Mutfak dolabını açtı. Bulgur poşetine uzandı. “Ağırmış da…” dedi. “Beş kilo var.” Poşeti usulca mutfak tezgahının üstüne indirdi. Bulaşık sepetinden su bardağı aldı. İki bardak bulguru plastik bir saklama kabına boşalttı. Musluğu açtı. Suyun rengi berraklaşana kadar yıkadı. Elini saklama kabının bir köşesine set yaparak suyunu iyice süzdü. Kabı tezgahın üzerine bıraktı. Gömlek cebinden sigara paketini ve çakmağını çıkardı. Önce bir sigara yaktı; ardından ocağı. Tencerenin ısınmasını bekledi. “Buralarda yağ olacaktı!” diye söylendi. “Tezgahın altındadır.” Eğildi, dolabın kapağını açtı. Bakkaldan aldığı bir litrelik mısırözü yağı şişesini çıkardı. Şişenin etrafına yağ bulaşmıştı. “H.nin işidir kesin!” dedi.

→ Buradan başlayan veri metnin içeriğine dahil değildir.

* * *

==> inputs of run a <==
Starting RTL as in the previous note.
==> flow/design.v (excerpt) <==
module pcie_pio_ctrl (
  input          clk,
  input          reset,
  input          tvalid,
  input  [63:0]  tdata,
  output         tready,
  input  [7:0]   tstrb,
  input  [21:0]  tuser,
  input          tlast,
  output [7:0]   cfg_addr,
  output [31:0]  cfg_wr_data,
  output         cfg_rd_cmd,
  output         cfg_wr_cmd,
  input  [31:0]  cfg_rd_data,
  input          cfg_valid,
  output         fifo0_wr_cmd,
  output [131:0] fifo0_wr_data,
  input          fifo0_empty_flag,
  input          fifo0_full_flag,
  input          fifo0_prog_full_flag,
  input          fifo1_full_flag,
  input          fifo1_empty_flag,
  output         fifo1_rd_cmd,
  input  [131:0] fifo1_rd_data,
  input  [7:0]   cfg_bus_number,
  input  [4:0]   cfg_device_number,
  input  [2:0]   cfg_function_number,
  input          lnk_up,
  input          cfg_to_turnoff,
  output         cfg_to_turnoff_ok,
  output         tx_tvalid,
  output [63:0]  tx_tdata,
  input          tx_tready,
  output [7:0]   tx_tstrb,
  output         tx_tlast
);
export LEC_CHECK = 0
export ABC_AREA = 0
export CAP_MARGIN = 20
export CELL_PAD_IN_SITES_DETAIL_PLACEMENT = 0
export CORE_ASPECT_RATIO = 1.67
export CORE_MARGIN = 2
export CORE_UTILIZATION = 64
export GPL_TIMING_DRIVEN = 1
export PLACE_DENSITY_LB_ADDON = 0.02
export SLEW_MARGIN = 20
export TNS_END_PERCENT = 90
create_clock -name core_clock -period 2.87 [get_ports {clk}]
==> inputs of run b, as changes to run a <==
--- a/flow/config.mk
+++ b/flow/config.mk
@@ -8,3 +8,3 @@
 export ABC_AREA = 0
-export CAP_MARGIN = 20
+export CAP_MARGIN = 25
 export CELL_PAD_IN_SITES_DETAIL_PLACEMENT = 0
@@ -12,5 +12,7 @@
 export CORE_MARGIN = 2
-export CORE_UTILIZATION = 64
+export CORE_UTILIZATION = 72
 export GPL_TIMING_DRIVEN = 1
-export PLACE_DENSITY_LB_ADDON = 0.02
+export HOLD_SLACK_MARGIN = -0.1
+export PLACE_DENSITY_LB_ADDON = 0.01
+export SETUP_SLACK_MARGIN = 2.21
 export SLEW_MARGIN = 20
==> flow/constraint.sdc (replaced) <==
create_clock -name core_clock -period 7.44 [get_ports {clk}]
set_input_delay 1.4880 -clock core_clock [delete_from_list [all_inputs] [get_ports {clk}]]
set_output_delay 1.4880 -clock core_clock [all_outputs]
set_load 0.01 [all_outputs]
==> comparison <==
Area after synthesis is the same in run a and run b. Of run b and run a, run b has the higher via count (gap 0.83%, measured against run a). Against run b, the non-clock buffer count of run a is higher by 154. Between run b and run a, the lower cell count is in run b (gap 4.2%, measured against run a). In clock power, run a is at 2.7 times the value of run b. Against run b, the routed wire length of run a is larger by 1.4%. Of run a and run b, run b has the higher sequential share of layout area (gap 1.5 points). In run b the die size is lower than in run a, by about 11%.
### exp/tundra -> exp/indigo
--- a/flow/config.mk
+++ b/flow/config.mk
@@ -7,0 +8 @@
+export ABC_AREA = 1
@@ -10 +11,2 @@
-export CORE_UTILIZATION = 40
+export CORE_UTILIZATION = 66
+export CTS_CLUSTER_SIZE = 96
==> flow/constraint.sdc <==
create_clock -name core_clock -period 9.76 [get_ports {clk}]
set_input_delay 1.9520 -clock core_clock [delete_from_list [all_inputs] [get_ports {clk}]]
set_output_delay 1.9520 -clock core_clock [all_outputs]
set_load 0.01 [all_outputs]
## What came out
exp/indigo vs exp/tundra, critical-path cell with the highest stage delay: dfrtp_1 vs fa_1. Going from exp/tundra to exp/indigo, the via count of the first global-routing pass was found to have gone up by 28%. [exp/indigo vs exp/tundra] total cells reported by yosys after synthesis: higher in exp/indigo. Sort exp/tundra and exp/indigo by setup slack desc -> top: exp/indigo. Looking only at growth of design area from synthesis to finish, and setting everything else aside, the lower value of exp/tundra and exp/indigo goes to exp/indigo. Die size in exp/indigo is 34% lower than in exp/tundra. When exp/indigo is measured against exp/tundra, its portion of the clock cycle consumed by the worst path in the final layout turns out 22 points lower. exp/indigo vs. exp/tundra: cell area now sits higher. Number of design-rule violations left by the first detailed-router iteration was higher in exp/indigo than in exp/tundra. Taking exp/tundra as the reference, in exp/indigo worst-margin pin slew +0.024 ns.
==> v20 <==
==> flow/design.v <==
module sig_altmult_add
(
	input signed [15:0] dataa, datab, datac, datad,
	input 		clock, aclr,
	output reg 	[32:0] result
);
	reg signed	[15:0] dataa_reg, datab_reg, datac_reg, datad_reg;
	reg signed	[31:0] mult0_result, mult1_result;
	always @ (posedge clock or posedge aclr) begin
    	if (aclr) begin
			dataa_reg <= {16{1'b0}};
			datab_reg <= {16{1'b0}};
			datac_reg <= {16{1'b0}};
			datad_reg <= {16{1'b0}};
			mult0_result <= {32{1'b0}};
			mult1_result <= {32{1'b0}};
			result <= {33{1'b0}};
		end
		else begin
			dataa_reg <= dataa;
			datab_reg <= datab;
			datac_reg <= datac;
			datad_reg <= datad;
			mult0_result <= dataa_reg * datab_reg;
			mult1_result <= datac_reg * datad_reg;
			result <= mult0_result + mult1_result;
		end
	end
endmodule
==> flow/run.sh <==
#!/bin/bash
# the make line also repeats each setting of config.mk as NAME=value (left out here)
make -C /OpenROAD-flow-scripts/flow DESIGN_CONFIG=/design/flow/config.mk WORK_HOME=/design/flow/orfs CLKGATE_MAP_FILE= finish
==> flow/config.mk <==
export PLATFORM = sky130hd
export DESIGN_NAME = sig_altmult_add
export DESIGN_NICKNAME = sig_altmult_add
export VERILOG_FILES = /design/flow/design.v
export SDC_FILE = /design/flow/constraint.sdc
export NUM_CORES = 4
export LEC_CHECK = 0
export ABC_AREA = 1
export CAP_MARGIN = 20
export CORE_MARGIN = 2
export CORE_UTILIZATION = 72
export CTS_CLUSTER_DIAMETER = 245
export PLACE_DENSITY_LB_ADDON = 0.01
export SLEW_MARGIN = 20
==> flow/constraint.sdc <==
create_clock -name core_clock -period 5.16 [get_ports {clock}]
set_input_delay 1.0320 -clock core_clock [delete_from_list [all_inputs] [get_ports {clock}]]
set_output_delay 1.0320 -clock core_clock [all_outputs]
set_load 0.01 [all_outputs]
==> inputs of v39, as changes to v20 <==
ABC_AREA = default   (was 1)
CTS_CLUSTER_DIAMETER = default   (was 245)
CTS_CLUSTER_SIZE = 47   (was default)
SETUP_SLACK_MARGIN = 1.66   (was default)
==> flow/constraint.sdc (replaced) <==
create_clock -name core_clock -period 5.85 [get_ports {clock}]
set_input_delay 1.1700 -clock core_clock [delete_from_list [all_inputs] [get_ports {clock}]]
set_output_delay 1.1700 -clock core_clock [all_outputs]
set_load 0.01 [all_outputs]
==> results <==
v20 failed in global routing with GRT-0232. v39 reached the layout checks and failed them: setup timing. Against v20, the die size of v39 is lower by 9.1%. Against v39, the synthesized cell count of v20 is larger by 39%. Synthesized area: v39 is lower than v20 (9.3%).

---

==> inputs of 01-22 <==
Starts from the design.v that is shown in full above.
Settings: LEC_CHECK=0, CAP_MARGIN=20, CELL_PAD_IN_SITES_DETAIL_PLACEMENT=1, CELL_PAD_IN_SITES_GLOBAL_PLACEMENT=0, CORE_ASPECT_RATIO=0.77, CORE_MARGIN=6, CORE_UTILIZATION=37, CTS_CLUSTER_DIAMETER=267, GPL_TIMING_DRIVEN=1, HOLD_SLACK_MARGIN=0.16, MAX_ROUTING_LAYER=met4, PLACE_DENSITY_LB_ADDON=0.2, SETUP_SLACK_MARGIN=3.33, SLEW_MARGIN=10; clock period 11.5 ns.
run.sh (not shown) runs the stock make flow with config.mk's settings and CLKGATE_MAP_FILE=.
==> 09-07: changes against 01-22 <==
==> flow/config.mk (replaced) <==
export PLATFORM = sky130hd
export DESIGN_NAME = sig_altmult_add
export DESIGN_NICKNAME = sig_altmult_add
export VERILOG_FILES = /design/flow/design.v
export SDC_FILE = /design/flow/constraint.sdc
export NUM_CORES = 4
export LEC_CHECK = 0
export CAP_MARGIN = 20
export CORE_ASPECT_RATIO = 0.95
export CORE_MARGIN = 2
export CORE_UTILIZATION = 45
export CTS_CLUSTER_DIAMETER = 140
export CTS_CLUSTER_SIZE = 100
export HOLD_SLACK_MARGIN = 0.16
export SLEW_MARGIN = 20
export TNS_END_PERCENT = 35
==> flow/constraint.sdc (replaced) <==
create_clock -name core_clock -period 7.0 [get_ports {clock}]
set_input_delay 1.4000 -clock core_clock [delete_from_list [all_inputs] [get_ports {clock}]]
set_output_delay 1.4000 -clock core_clock [all_outputs]
set_load 0.01 [all_outputs]
==> impl_metrics.toml <==
# generated from flow reports
[run_status]
status = "finished clean"

[sta]
fin_worst_skew_ns = 0.0144

[routing]
post_drt_via_cell_ratio = 4.94
wl_met1_um = 28300

[worst_setup_path]
path_depth = 19

[placement]
place.gp.congestion = 0.882
(the above is from 01-22)
==> impl_metrics.toml <==
# generated from flow reports
[placement]
place.gp.congestion = 0.872

[run_status]
status = "finished clean"

[worst_setup_path]
path_depth = 21

[sta]
fin_worst_skew_ns = 0.00886

[routing]
wl_met1_um = 24400
(the above is from 09-07)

Homurdandı. Şişenin kapağını çevirdi, ısınan tencereye yağ boşalttı. Rahat iki yemeklik yağ dökülmüştü. Aldırmadı. Zaten nerdeyse bitmek üzereydi. Yağın kızarmasını bekledi. Tüpün altını açtı. Salça kalmıştı biraz; tezgahın bir köşesinde duran salça kutusuna uzandı. Mutfak çekmecesinden bir kaşık aldı. Teneke kutunun etrafında biriken küfleri kaşığın ucuyla temizledi, kaşığı lavaboya doğru eğdi, bir iki kere sertçe salladı. Düşmedi. Sağ işaret parmağıyla temizledi. Avuç içiyle musluğu açtı, sağ orta parmağını ve başparmağını kullanarak işaret parmağını suyla birkaç kez ovaladı. Musluğu kapattı. Teneke kutuda kalan salçaları kaşıkla sıyırdı. Yağ kızarmıştı. Kaşığı sallayarak salçanın tencerenin içine düşmesini sağladı. Saklama kabına uzandı. Bulgurları tencereye boşalttı. Bir iki çevirdi kaşıkla. Musluğu açtı tekrar. Su bardağıyla arka arkaya birkaç bardak su koydu tencereye. Tuza uzandı. El kararıyla bir miktar tuz attı. Tekrar karıştırıp tencerenin kapağını kapattı.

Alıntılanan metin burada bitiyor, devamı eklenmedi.